Introduction
Giant cell tumor (GCT) of bone is locally aggressive
and generally occurs in the meta-epiphyseal region of long bones.
In the USA, GCT accounts for ~20% of all primary bone lesions, with
a similar occurence in Asia (1–3). The
presenting symptom of GCT is pain accompanied by deformity,
swelling and limited joint function at the affected extremity.
Occasionally, symptoms from nerve compression and pathological
fracture are also identified. Shi et al (4) reported that the 5-, 10- and 15-year
survival rates were 97, 93 and 81%, respectively, following
radiotherapy treatment. The treatment of GCT is often complicated
with local recurrence. Intralesional curettage is the standard of
treatment for primary GCTs. Due to the high incidence of recurrence
and metastasis associated with GCT, local adjuvant therapies, such
as phenol or liquid nitrogen zoledronic acid, have been recommended
(5–7). However, at present, there are no
effective methods to prevent local recurrence and metastasis.

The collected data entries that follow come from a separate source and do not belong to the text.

==> config.mk <==
export PLATFORM = sky130hd
export DESIGN_NAME = serial_add_ctrl
export DESIGN_NICKNAME = d
export VERILOG_FILES = /design/src/rtl/serial_add_pkg.sv /design/src/rtl/serial_add_ctrl_fa_bit.sv /design/src/rtl/serial_add_ctrl.sv
export SDC_FILE = /design/constraint.sdc
export NUM_CORES = 1
export LEC_CHECK = 0
export BUFFER_PORTS_ARGS = -buffer_cell sky130_fd_sc_hd__clkbuf_2
export CORE_UTILIZATION = 35
export DETAILED_ROUTE_END_ITERATION = 7
export PLACE_DENSITY = 0.53
export SLEW_MARGIN = 20
export SYNTH_ARGS = -nofsm -noshare
export SYNTH_HDL_FRONTEND = slang
export SYNTH_SLANG_ARGS = --single-unit
export TNS_END_PERCENT = 5
==> constraint.sdc <==
create_clock -name clk -period 4 [get_ports clk]
set_clock_uncertainty 0.1 [all_clocks]
set_input_delay 0.4 -clock clk [delete_from_list [all_inputs] [get_ports clk]]
set_output_delay 0.4 -clock clk [all_outputs]
set_load 0.03 [all_outputs]
==> src/rtl/serial_add_pkg.sv <==
// Shared types and defaults for the bit-serial adder controller.
package serial_add_pkg;

  // Default operand and result width
  localparam int WIDTH_DEF = 8;

  // Controller sequencing states
  typedef enum logic [1:0] {
    IDLE = 2'd0,
    RUN  = 2'd1,
    DONE = 2'd2
  } state_t;

endpackage

==> src/rtl/serial_add_ctrl_fa_bit.sv <==
// Single 1-bit full-adder cell, time-shared across every bit of the word.
module fa_bit (
  input  logic a,
  input  logic b,
  input  logic ci,
  output logic s,
  output logic co
);

  // Sum and carry of one bit position
  always_comb begin
    s  = a ^ b ^ ci;
    co = (a & b) | (a & ci) | (b & ci);
  end

endmodule

==> src/rtl/serial_add_ctrl.sv <==
// Bit-serial adder: one full-adder cell computes a + b + ci over WIDTH
// cycles, LSB first, between valid/ready producer and consumer.
module serial_add_ctrl
  import serial_add_pkg::*;
#(
  parameter int WIDTH = WIDTH_DEF
) (
  input  logic             clk,
  input  logic             rst_n,
  input  logic             in_valid,
  output logic             in_ready,
  input  logic [WIDTH-1:0] a,
  input  logic [WIDTH-1:0] b,
  input  logic             ci,
  output logic             out_valid,
  input  logic             out_ready,
  output logic [WIDTH-1:0] sum,
  output logic             co,
  output logic             busy
);

  localparam int CW = $clog2(WIDTH);
  localparam logic [CW-1:0] LAST = CW'(WIDTH - 1);
  // Bit inserted at the top of the partial-sum register
  localparam logic [WIDTH-2:0] TOP1 = (WIDTH-1)'(1) << (WIDTH - 2);

  state_t           state;
  logic [WIDTH-1:0] a_reg, b_reg;
  logic             carry_reg;
  logic [CW-1:0]    cnt;
  // Low WIDTH-1 result bits; the final bit comes straight from the cell
  // on the completing edge, so the full-width shift never needs storing.
  logic [WIDTH-2:0] sum_reg;
  logic             cell_s, cell_co;

  fa_bit u_fa (
    .a  (a_reg[cnt]),
    .b  (b_reg[cnt]),
    .ci (carry_reg),
    .s  (cell_s),
    .co (cell_co)
  );

  // Sequencer: accept operands, step one bit per cycle, hold result until taken
  always_ff @(posedge clk or negedge rst_n) begin
    if (!rst_n) begin
      state     <= IDLE;
      in_ready  <= 1'b1;
      out_valid <= 1'b0;
      busy      <= 1'b0;
      sum       <= '0;
      co        <= 1'b0;
      cnt       <= '0;
      carry_reg <= 1'b0;
      a_reg     <= '0;
      b_reg     <= '0;
      sum_reg   <= '0;
    end else begin
      case (state)
        IDLE: begin
          if (in_valid) begin
            a_reg     <= a;
            b_reg     <= b;
            carry_reg <= ci;
            cnt       <= '0;
            in_ready  <= 1'b0;
            busy      <= 1'b1;
            state     <= RUN;
          end
        end
        RUN: begin
          sum_reg   <= (sum_reg >> 1) | (cell_s ? TOP1 : '0);
          carry_reg <= cell_co;
          cnt       <= cnt + CW'(1);
          if (cnt == LAST) begin
            sum       <= {cell_s, sum_reg};
            co        <= cell_co;
            cnt       <= '0;
            out_valid <= 1'b1;
            state     <= DONE;
          end
        end
        DONE: begin
          if (out_ready) begin
            out_valid <= 1'b0;
            busy      <= 1'b0;
            in_ready  <= 1'b1;
            state     <= IDLE;
          end
        end
        default: begin
          out_valid <= 1'b0;
          busy      <= 1'b0;
          in_ready  <= 1'b1;
          state     <= IDLE;
        end
      endcase
    end
  end

endmodule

Ultrasonic scalpels may be used to cut tissue and simultaneously
avoid bleeding. Therefore, these instruments have been widely used
in laparoscopic surgery. Based on the unique effect of the
ultrasonic scalpel, it has been utilized to treat bone tumors
(8). In the past five years, we
have experienced successful treatment of GCT of long bones using
this technique (9). Therefore, the
present study aimed to investigate the advantages and long-term
outcomes of ultrasonic scalpel in the treatment of GCT of long
bones.
Patients and methods
Patients
This study retrospectively analyzed 32 patients with
GCT of long bones, including 24 male cases and 8 female cases, who
presented at the Beijing Ditan Hospital, Capital Medical University
(Beijing, China) between February 2004 and February 2007. The age
ranged from 8 to 34 years old (mean age, 23.5 years old), and the
32 cases of GCT were randomly divided into observation group (n=10)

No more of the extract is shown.